▶ **Your instructions**
In the entries below, find the line with "grt_usage_pct 25.71 \" and the line with "async_flop_share_pct 0 \"; give again those lines and every line between them, exactly.

Dataset entries:
- Opening Delimiter -

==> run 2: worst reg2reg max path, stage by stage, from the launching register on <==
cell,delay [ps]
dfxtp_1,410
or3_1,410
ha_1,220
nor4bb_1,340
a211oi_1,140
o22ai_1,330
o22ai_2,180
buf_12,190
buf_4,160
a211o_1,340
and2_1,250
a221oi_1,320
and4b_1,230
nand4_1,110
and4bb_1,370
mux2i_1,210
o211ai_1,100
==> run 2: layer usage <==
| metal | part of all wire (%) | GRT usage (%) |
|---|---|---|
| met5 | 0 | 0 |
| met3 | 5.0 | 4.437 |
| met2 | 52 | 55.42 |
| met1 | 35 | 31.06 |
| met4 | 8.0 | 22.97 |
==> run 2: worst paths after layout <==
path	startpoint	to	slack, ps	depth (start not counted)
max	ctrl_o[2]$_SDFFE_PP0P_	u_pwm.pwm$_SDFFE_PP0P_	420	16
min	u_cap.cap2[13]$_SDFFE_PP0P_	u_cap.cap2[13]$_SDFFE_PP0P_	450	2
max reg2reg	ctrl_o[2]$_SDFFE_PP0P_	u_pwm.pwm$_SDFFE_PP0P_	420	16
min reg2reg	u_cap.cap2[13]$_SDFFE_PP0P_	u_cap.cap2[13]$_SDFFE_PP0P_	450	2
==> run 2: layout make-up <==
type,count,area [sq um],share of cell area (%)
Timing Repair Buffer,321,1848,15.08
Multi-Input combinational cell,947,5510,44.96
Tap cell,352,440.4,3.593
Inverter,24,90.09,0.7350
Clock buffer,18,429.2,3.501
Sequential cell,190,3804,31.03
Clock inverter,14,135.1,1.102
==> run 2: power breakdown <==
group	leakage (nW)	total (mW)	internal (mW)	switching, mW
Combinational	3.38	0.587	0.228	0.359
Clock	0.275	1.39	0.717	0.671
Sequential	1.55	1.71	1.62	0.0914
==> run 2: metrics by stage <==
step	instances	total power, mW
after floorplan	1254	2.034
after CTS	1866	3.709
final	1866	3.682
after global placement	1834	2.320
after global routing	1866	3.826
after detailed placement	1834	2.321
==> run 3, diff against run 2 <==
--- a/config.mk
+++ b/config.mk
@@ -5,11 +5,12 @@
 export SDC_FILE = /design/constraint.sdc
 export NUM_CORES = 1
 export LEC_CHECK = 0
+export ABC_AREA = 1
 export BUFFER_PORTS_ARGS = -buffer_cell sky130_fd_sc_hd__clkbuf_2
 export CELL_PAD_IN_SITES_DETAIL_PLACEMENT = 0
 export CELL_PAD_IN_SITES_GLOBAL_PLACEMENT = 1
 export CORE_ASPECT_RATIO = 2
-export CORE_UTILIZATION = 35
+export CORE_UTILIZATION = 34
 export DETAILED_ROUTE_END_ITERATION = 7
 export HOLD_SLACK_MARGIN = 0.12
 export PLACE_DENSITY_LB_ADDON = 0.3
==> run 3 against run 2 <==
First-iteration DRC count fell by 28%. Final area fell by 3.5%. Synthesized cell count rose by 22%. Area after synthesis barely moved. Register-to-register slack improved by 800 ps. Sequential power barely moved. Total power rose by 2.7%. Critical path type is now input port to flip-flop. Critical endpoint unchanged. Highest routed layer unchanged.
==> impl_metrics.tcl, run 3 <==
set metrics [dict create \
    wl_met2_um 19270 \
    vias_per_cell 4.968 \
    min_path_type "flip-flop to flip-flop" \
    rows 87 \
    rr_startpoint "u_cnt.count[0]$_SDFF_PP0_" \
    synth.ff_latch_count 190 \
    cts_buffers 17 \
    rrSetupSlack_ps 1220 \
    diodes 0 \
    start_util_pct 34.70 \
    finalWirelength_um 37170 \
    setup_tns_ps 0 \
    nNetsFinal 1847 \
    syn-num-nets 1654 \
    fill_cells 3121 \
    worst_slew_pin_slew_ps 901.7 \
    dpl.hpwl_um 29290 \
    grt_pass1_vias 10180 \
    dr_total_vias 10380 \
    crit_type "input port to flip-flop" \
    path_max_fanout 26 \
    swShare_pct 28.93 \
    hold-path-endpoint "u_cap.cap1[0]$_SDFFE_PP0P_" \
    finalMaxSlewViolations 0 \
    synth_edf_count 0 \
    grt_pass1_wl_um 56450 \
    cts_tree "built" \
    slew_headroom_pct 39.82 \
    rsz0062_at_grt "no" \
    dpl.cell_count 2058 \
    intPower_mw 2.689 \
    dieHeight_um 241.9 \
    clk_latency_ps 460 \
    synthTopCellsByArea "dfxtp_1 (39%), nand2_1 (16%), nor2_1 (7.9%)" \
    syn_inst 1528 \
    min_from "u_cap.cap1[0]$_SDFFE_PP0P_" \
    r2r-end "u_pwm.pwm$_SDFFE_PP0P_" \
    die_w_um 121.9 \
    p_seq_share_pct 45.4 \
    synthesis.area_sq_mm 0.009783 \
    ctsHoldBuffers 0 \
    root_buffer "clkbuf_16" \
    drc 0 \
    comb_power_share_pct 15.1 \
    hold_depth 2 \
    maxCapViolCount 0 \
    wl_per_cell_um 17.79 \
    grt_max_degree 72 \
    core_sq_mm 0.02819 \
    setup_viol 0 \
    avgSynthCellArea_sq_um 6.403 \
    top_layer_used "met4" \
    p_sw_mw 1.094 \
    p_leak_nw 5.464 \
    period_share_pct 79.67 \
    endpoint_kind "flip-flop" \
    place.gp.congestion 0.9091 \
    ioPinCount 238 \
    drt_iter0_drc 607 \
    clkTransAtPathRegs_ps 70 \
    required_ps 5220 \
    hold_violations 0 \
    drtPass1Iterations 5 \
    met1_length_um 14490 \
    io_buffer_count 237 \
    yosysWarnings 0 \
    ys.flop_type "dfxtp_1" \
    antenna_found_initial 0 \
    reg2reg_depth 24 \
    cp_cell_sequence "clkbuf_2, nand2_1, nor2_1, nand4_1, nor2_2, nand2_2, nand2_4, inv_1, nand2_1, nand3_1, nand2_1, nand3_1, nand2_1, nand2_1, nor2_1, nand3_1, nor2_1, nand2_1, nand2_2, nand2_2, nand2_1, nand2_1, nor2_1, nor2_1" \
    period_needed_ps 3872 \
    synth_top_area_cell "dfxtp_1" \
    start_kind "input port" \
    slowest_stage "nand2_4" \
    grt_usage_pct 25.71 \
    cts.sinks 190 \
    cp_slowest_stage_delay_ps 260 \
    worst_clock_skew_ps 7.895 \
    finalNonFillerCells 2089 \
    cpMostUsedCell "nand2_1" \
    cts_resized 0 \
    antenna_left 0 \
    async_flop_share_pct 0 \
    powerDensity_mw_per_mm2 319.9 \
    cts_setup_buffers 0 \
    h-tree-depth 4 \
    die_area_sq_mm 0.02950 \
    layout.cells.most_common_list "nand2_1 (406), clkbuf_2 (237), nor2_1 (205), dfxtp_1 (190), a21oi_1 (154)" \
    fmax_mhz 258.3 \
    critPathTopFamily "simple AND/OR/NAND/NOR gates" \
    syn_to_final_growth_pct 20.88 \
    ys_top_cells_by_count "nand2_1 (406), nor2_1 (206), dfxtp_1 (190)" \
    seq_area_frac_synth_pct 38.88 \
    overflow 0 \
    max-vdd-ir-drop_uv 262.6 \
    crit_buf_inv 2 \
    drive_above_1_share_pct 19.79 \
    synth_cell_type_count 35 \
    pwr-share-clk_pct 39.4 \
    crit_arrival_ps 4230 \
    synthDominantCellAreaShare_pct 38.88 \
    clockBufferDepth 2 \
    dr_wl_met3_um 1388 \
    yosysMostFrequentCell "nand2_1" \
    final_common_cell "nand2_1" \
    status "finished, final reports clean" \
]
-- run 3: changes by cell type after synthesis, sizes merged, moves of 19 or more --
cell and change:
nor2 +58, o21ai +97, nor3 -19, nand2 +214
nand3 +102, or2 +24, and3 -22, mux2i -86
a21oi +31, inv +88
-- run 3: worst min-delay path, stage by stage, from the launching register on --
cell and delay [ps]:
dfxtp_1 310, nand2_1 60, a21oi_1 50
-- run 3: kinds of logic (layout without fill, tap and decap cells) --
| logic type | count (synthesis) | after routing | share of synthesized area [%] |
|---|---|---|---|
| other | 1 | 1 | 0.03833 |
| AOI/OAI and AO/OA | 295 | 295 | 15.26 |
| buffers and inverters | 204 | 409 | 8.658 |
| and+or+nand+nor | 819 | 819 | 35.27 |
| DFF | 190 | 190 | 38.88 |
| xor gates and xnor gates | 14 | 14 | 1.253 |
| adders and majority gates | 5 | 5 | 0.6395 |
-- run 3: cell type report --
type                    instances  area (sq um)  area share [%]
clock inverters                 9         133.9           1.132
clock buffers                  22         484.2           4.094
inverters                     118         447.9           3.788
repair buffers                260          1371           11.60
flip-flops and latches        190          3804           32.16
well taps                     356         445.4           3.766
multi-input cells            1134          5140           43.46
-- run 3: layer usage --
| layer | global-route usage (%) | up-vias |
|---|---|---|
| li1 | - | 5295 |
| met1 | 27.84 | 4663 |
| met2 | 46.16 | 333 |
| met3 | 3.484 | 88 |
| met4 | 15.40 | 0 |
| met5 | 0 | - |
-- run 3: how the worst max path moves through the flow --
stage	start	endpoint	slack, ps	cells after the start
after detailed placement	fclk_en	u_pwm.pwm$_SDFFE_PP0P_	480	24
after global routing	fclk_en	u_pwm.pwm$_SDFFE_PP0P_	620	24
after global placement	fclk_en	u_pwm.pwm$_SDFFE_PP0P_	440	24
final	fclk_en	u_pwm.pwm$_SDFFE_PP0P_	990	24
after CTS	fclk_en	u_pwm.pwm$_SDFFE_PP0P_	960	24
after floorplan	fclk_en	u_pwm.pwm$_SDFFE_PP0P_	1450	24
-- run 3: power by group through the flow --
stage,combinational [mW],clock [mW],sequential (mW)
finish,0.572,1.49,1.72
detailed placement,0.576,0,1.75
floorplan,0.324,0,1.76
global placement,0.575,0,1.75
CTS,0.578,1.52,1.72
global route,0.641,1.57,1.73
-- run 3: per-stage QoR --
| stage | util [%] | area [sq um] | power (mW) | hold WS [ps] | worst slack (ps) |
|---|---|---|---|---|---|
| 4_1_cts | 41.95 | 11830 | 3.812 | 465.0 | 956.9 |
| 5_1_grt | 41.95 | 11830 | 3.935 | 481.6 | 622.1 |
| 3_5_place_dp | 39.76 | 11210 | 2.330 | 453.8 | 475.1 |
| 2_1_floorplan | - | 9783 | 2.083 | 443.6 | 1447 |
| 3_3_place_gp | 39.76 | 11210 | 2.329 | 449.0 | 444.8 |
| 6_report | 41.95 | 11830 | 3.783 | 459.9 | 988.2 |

- Closing Delimiter -

▶ **Solution for this exercise**
    grt_usage_pct 25.71 \
    cts.sinks 190 \
    cp_slowest_stage_delay_ps 260 \
    worst_clock_skew_ps 7.895 \
    finalNonFillerCells 2089 \
    cpMostUsedCell "nand2_1" \
    cts_resized 0 \
    antenna_left 0 \
    async_flop_share_pct 0 \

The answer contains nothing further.